» MATERIALS PROVIDED
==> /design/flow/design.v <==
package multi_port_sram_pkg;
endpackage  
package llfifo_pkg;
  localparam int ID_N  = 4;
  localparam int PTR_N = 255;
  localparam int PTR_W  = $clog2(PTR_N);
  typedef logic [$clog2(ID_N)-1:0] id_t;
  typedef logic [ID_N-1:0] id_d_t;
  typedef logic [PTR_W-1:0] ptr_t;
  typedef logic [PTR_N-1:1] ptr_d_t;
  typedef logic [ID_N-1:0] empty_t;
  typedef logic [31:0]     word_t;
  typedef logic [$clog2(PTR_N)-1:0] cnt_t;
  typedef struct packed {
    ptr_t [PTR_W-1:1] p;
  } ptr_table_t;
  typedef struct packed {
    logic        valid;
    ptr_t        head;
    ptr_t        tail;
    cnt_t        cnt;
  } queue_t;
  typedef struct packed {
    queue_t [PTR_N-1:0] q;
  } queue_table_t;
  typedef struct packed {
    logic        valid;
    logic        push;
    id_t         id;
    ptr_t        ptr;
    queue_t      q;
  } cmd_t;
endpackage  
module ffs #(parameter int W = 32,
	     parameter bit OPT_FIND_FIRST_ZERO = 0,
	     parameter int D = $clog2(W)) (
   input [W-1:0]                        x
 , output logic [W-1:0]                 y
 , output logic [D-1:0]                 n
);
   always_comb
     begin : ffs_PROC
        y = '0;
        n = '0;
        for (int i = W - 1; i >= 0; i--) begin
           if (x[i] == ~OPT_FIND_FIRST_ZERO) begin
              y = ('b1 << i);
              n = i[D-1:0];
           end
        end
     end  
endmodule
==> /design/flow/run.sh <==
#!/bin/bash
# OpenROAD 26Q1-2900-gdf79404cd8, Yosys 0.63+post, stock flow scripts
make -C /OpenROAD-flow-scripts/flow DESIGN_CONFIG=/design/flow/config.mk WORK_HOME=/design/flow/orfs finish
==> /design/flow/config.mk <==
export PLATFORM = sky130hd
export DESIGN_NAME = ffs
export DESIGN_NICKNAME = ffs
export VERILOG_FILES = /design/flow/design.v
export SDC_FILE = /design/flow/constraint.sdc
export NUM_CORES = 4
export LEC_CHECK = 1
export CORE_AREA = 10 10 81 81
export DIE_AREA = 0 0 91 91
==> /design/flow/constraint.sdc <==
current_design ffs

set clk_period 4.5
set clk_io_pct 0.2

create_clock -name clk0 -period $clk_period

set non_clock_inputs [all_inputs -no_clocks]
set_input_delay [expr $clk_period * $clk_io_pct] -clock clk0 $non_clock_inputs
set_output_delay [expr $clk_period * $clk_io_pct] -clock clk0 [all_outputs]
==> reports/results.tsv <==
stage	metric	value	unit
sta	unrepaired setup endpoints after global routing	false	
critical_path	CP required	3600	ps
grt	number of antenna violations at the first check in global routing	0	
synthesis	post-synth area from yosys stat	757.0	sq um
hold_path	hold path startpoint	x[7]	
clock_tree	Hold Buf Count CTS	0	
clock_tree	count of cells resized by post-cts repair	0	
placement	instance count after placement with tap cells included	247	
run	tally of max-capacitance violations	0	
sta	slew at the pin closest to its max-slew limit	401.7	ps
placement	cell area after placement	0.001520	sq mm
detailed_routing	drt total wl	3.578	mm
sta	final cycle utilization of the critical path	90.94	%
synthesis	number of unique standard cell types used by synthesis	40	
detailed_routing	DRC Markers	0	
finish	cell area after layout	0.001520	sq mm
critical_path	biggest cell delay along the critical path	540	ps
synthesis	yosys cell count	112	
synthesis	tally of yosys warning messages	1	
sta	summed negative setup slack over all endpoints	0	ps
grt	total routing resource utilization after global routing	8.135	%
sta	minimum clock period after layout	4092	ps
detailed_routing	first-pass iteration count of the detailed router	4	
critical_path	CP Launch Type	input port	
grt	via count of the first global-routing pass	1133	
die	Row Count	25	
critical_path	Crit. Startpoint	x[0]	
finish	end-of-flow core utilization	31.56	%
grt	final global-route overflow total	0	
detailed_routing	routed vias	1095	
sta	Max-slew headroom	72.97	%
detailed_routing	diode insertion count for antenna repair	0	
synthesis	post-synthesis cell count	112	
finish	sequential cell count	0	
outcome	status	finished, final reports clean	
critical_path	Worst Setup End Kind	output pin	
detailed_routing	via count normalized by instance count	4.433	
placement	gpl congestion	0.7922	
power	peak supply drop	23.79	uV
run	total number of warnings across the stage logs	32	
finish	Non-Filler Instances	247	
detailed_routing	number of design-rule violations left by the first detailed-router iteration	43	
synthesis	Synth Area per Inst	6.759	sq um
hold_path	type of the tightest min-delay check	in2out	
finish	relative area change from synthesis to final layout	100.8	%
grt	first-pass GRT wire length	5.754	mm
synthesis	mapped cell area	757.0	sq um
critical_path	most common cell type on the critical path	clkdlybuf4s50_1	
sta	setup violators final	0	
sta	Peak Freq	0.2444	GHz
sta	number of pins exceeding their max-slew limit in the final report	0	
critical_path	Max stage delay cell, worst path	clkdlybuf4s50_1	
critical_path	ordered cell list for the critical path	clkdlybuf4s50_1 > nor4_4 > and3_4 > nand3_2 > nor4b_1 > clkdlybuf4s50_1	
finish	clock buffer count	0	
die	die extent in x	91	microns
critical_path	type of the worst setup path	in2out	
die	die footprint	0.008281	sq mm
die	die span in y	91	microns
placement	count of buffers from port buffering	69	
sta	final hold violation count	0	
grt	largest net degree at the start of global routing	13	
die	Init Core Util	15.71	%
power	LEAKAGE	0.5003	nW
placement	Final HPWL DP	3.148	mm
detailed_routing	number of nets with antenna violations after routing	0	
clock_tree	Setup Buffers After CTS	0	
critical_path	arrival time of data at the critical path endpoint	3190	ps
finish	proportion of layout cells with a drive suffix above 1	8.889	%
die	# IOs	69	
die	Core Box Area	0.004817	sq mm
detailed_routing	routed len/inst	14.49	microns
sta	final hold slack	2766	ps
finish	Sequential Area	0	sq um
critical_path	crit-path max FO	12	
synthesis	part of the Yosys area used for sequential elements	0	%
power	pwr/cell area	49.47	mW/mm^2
--
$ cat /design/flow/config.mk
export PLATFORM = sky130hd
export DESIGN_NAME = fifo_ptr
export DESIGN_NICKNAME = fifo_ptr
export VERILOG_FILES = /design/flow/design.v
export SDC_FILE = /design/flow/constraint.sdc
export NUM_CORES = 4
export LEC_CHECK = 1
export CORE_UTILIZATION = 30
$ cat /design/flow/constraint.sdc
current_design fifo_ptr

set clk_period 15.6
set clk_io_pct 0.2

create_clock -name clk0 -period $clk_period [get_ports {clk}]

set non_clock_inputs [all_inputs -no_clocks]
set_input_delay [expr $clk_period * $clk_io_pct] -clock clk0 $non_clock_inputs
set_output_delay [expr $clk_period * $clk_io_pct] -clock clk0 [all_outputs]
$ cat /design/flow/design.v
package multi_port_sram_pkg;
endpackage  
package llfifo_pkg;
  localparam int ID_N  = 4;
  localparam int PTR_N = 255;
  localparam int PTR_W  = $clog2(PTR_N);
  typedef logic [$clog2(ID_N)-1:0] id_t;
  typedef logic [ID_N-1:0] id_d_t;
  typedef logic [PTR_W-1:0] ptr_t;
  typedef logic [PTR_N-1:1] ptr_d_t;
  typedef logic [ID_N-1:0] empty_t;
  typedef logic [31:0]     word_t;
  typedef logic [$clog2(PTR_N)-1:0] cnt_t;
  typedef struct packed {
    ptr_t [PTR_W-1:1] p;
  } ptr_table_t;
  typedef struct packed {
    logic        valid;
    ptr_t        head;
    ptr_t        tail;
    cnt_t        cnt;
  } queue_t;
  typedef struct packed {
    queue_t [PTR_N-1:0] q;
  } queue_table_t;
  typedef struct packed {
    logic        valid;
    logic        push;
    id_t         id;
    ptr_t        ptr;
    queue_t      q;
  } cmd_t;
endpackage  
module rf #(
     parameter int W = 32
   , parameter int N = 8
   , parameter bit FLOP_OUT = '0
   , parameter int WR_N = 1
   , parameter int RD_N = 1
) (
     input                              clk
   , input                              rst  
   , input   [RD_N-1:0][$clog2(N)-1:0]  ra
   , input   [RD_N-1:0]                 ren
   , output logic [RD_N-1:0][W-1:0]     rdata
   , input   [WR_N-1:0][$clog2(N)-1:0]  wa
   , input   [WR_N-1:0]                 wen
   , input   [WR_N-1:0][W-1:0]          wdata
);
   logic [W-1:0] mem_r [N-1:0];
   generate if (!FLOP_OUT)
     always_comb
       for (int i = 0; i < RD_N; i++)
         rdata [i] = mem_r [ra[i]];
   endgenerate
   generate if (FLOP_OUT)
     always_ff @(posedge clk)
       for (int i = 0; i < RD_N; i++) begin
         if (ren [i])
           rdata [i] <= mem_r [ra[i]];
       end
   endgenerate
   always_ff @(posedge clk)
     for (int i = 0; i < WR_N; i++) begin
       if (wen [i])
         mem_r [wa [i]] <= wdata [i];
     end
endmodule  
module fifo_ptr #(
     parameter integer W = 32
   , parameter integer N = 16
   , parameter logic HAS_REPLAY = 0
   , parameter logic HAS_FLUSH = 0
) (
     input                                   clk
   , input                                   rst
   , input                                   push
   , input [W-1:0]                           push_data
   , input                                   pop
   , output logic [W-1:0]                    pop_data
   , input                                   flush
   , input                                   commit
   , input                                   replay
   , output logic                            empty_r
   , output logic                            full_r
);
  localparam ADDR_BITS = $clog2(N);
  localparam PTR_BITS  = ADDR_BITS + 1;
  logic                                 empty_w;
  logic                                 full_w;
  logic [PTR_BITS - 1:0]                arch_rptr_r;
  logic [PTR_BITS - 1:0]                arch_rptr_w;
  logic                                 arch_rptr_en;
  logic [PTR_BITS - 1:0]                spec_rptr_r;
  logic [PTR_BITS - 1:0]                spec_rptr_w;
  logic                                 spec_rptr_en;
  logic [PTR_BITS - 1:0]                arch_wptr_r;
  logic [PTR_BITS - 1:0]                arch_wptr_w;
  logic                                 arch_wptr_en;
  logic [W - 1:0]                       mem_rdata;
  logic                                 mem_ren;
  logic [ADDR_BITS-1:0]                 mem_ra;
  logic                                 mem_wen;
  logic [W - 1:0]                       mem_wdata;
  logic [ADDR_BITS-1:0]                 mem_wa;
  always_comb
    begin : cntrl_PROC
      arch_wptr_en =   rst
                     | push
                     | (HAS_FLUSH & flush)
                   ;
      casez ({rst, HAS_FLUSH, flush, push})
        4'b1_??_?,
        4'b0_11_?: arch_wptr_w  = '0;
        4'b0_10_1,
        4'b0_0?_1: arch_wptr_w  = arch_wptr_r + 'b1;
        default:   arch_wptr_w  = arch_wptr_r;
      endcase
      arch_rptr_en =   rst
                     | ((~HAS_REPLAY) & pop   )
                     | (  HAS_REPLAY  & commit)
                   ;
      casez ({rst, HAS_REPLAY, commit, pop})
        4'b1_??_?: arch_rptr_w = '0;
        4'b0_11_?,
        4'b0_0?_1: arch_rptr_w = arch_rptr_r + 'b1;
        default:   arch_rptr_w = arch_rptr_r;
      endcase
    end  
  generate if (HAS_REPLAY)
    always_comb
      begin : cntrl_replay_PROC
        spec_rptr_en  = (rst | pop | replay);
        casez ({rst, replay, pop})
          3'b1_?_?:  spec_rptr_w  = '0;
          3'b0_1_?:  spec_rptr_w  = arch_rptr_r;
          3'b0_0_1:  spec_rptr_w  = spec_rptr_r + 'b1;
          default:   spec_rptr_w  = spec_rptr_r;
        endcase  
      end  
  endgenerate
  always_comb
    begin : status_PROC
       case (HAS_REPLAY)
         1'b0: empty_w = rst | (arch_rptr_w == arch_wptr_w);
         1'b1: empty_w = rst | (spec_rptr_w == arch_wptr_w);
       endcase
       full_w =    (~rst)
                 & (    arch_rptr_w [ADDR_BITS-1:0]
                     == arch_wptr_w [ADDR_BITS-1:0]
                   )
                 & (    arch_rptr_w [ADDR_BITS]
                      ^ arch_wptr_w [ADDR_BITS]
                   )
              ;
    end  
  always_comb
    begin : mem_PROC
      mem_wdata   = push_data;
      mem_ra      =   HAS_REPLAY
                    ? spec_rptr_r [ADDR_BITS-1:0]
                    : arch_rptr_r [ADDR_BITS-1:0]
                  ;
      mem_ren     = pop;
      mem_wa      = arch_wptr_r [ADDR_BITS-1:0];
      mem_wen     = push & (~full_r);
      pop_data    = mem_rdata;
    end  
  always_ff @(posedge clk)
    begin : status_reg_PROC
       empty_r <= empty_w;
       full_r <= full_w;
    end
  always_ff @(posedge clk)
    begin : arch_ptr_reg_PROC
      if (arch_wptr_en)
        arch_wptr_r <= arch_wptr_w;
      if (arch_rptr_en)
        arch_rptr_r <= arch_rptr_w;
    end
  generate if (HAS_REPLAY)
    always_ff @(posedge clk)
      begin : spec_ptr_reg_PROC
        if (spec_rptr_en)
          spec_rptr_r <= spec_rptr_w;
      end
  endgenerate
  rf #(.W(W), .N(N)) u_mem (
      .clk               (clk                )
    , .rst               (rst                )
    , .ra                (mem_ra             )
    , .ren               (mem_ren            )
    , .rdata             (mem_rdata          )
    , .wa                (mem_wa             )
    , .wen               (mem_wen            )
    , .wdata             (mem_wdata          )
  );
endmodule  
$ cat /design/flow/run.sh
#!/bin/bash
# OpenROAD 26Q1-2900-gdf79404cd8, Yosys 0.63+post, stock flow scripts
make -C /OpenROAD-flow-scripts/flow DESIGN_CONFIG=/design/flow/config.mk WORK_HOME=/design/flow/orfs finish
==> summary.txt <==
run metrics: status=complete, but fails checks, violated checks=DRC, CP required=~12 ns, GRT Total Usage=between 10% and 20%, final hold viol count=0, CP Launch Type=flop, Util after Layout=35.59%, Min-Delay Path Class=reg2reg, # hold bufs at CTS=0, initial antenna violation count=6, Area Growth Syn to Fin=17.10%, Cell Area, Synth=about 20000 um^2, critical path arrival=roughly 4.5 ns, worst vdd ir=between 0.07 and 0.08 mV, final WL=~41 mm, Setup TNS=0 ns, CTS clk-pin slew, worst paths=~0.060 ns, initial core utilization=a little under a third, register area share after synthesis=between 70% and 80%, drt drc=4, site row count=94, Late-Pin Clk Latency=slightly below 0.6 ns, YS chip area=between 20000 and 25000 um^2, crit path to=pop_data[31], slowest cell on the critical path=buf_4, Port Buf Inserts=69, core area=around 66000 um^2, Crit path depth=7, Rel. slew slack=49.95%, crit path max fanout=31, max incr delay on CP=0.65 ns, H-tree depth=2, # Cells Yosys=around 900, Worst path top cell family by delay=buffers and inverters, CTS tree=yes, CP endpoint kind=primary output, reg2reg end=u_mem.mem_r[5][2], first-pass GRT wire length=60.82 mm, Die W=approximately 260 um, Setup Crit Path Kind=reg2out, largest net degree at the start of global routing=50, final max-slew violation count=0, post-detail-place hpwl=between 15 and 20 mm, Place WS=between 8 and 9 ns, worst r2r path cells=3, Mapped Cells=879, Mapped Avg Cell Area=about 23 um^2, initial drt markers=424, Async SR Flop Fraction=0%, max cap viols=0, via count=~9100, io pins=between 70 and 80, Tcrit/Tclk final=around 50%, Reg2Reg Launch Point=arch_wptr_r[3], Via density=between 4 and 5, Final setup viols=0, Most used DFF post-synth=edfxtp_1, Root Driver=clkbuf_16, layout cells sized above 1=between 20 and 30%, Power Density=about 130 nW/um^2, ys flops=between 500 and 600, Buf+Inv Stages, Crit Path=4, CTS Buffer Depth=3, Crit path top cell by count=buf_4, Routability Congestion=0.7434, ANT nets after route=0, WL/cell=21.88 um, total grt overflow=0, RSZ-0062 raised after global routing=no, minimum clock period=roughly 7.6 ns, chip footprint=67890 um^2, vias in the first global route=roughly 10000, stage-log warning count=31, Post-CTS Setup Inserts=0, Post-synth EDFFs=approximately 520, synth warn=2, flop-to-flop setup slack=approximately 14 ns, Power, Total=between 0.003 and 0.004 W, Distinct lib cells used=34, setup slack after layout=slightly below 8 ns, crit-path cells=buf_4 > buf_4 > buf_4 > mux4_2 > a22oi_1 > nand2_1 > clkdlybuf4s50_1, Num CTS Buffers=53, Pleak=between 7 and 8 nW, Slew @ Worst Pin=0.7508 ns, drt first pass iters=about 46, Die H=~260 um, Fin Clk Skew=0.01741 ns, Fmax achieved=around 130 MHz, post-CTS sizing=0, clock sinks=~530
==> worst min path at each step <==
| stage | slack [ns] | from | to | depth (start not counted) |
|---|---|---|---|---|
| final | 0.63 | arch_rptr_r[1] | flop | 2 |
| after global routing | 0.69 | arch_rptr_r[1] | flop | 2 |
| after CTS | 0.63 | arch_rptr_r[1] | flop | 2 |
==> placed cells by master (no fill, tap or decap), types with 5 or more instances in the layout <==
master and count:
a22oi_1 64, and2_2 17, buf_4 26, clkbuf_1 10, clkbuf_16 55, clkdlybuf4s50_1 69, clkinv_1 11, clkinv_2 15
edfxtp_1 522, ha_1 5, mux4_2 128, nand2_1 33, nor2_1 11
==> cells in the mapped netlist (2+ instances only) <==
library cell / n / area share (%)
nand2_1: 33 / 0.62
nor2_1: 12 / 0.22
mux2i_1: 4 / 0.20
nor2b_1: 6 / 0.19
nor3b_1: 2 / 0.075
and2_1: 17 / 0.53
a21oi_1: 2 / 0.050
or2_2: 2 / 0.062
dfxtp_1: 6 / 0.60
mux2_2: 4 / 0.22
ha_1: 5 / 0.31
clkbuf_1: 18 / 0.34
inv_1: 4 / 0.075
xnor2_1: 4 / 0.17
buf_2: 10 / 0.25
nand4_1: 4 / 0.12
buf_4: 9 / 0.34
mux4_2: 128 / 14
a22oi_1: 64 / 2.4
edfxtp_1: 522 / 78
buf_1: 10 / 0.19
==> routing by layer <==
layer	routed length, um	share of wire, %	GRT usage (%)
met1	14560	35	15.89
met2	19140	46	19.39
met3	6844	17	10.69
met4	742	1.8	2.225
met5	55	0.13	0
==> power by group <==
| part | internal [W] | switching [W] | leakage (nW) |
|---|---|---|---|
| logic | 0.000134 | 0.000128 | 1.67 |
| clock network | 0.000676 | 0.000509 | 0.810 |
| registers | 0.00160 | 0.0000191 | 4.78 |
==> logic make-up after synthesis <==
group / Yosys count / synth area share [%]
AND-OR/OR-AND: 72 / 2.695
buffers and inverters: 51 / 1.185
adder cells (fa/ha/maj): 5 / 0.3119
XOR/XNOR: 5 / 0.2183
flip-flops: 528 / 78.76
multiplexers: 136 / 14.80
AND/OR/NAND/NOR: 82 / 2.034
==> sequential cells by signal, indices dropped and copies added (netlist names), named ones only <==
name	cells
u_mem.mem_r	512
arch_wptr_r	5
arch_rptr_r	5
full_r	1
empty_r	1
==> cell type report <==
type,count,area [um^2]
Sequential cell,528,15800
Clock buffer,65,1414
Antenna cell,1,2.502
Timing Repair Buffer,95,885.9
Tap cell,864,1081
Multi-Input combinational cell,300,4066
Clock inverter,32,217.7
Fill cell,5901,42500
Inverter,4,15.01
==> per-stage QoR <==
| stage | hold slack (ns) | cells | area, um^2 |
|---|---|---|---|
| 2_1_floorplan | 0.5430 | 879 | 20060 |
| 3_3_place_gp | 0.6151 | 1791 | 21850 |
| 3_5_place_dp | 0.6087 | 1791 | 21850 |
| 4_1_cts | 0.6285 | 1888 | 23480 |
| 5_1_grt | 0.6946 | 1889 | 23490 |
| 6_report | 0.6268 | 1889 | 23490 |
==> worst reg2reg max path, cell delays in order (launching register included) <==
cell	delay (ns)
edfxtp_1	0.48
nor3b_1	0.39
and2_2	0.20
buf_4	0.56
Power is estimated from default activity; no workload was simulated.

» WHAT YOU ARE ASKED TO DO
Find the word "commit" in the entries. Copy each line that holds it.

» WRITTEN RESPONSE
   , input                                   commit
                     | (  HAS_REPLAY  & commit)
      casez ({rst, HAS_REPLAY, commit, pop})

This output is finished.